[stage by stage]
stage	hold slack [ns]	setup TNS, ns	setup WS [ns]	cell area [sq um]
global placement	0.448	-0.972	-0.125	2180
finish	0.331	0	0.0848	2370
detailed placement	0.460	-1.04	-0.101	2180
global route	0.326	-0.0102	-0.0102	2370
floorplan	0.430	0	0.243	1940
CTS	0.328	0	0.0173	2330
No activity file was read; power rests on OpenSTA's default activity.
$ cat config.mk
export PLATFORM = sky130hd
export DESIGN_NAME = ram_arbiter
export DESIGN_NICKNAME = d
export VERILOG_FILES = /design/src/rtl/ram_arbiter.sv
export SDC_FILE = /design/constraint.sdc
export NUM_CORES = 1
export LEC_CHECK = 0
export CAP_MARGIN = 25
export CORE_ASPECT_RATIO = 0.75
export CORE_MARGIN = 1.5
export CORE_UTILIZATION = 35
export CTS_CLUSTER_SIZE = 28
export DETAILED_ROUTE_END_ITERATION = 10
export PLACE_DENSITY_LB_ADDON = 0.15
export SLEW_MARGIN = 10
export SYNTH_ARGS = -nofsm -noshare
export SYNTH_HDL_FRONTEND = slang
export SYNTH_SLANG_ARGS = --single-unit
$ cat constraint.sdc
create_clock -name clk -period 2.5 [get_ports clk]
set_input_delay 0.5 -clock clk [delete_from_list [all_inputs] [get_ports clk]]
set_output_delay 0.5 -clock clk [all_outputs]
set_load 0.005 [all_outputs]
++++++
# How to complete this task
Copy all lines from the material above that hold the word "placement".

# Exercise output
global placement	0.448	-0.972	-0.125	2180
detailed placement	0.460	-1.04	-0.101	2180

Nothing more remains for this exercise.